Task statement: Return the data below exactly, but only from the line containing "Via count ... 76600" through the line containing "Register name with the most flops ... w", with both of those lines included.

Input material:
========================

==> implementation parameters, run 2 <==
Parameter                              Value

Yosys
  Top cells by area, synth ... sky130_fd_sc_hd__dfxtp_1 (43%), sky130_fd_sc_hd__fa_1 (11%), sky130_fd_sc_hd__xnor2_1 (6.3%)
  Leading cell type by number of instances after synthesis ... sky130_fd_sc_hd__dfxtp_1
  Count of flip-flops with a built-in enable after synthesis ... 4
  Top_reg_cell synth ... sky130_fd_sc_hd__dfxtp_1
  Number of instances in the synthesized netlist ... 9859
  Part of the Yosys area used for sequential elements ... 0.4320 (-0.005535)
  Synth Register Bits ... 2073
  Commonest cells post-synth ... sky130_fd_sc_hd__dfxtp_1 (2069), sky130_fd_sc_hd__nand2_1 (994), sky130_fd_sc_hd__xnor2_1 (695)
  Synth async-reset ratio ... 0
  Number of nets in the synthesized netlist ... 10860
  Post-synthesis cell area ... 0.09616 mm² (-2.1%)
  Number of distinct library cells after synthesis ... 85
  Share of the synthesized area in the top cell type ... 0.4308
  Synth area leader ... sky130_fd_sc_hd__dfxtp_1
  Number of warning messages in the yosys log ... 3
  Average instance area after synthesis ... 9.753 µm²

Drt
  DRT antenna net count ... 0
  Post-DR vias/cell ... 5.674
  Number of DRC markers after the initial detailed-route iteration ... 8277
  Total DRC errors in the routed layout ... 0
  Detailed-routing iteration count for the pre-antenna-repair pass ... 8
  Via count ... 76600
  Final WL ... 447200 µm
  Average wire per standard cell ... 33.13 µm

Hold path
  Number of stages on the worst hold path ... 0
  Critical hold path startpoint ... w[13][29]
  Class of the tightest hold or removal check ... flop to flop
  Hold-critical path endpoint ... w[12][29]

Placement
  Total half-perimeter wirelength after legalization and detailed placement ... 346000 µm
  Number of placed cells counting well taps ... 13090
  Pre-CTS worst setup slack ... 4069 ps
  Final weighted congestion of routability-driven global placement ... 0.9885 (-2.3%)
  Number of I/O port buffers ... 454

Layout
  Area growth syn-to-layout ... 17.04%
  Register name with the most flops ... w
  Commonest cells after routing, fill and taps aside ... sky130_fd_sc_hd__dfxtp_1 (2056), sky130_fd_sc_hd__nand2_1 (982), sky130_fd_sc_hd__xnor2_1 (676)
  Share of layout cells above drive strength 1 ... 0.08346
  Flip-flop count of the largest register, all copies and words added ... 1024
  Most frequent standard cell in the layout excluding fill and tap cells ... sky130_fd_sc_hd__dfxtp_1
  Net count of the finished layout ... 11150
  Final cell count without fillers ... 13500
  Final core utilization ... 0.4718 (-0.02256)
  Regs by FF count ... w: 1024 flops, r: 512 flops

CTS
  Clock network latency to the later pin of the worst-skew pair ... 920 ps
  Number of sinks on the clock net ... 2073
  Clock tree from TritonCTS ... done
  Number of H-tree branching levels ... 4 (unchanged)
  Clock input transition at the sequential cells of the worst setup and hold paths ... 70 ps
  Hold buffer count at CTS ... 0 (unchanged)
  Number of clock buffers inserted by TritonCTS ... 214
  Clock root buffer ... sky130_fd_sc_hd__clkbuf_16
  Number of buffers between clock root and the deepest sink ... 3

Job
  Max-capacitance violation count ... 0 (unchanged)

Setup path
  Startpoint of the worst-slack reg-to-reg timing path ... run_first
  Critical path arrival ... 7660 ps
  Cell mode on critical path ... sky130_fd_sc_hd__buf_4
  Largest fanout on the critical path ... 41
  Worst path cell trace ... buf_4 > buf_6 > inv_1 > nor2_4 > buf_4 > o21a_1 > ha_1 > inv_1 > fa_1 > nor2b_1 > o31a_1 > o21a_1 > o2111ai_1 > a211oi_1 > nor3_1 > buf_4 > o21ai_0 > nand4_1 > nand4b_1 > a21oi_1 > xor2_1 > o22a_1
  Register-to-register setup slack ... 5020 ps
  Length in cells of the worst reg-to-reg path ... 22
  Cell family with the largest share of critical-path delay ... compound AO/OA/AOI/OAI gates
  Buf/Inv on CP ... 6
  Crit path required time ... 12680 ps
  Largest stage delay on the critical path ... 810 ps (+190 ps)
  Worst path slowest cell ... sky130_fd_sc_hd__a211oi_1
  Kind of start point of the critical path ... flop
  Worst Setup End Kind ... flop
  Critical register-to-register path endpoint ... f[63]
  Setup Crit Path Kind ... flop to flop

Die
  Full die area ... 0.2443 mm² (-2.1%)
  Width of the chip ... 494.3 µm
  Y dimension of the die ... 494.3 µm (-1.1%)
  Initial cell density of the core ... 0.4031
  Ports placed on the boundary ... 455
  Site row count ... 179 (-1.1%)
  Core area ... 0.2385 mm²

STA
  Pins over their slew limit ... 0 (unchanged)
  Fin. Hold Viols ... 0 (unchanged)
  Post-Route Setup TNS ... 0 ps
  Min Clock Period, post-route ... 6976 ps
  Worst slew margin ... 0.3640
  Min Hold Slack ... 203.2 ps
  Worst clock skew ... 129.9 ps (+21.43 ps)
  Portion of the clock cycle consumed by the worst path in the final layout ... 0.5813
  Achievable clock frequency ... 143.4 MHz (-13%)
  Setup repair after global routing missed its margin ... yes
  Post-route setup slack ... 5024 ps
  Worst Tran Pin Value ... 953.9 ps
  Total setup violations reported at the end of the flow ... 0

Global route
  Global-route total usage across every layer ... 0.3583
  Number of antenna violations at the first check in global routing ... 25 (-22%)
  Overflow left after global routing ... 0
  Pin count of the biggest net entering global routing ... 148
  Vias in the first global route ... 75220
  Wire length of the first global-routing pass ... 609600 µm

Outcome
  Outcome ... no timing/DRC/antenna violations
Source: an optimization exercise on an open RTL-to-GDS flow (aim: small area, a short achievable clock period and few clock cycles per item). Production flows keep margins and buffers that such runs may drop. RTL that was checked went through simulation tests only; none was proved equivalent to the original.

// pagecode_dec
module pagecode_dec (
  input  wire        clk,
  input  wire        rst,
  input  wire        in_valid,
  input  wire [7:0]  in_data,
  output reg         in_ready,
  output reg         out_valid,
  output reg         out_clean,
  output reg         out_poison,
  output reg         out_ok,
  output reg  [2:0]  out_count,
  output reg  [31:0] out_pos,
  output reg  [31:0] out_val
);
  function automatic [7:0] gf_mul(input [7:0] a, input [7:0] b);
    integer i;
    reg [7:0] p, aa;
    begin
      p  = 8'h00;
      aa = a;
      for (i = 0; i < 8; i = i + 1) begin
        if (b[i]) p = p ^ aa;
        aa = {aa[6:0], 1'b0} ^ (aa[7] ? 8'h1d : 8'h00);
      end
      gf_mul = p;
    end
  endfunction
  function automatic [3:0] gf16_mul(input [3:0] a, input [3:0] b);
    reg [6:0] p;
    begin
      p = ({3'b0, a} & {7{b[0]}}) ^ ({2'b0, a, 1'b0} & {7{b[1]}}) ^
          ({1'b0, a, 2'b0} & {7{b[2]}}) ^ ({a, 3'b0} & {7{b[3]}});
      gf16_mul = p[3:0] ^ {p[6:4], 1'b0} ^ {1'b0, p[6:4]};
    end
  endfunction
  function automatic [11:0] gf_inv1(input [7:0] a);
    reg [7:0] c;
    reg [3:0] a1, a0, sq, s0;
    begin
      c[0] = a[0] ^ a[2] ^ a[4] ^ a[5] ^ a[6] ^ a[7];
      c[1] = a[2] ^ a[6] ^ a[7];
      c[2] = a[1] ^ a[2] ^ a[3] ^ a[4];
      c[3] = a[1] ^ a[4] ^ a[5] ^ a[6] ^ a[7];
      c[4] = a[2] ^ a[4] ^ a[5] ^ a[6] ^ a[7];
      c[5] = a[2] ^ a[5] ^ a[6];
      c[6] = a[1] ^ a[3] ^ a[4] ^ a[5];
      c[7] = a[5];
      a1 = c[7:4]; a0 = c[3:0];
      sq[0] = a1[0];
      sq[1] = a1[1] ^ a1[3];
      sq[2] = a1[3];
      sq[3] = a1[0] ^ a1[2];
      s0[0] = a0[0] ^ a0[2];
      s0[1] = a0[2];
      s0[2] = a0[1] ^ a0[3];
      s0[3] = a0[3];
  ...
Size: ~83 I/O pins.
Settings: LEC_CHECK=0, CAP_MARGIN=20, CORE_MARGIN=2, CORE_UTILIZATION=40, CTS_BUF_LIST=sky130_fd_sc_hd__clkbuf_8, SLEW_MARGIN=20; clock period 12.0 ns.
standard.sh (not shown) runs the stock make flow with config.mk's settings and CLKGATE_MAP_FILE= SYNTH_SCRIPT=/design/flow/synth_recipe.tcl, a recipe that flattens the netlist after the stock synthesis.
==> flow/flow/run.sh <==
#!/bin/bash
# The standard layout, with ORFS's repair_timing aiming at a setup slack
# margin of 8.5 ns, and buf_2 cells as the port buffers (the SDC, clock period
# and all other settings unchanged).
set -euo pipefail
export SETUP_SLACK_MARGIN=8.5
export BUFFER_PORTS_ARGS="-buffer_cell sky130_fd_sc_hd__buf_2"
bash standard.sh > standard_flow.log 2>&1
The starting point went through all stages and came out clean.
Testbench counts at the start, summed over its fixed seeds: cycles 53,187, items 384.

========================

Task response:
  Via count ... 76600
  Final WL ... 447200 µm
  Average wire per standard cell ... 33.13 µm

Hold path
  Number of stages on the worst hold path ... 0
  Critical hold path startpoint ... w[13][29]
  Class of the tightest hold or removal check ... flop to flop
  Hold-critical path endpoint ... w[12][29]

Placement
  Total half-perimeter wirelength after legalization and detailed placement ... 346000 µm
  Number of placed cells counting well taps ... 13090
  Pre-CTS worst setup slack ... 4069 ps
  Final weighted congestion of routability-driven global placement ... 0.9885 (-2.3%)
  Number of I/O port buffers ... 454

Layout
  Area growth syn-to-layout ... 17.04%
  Register name with the most flops ... w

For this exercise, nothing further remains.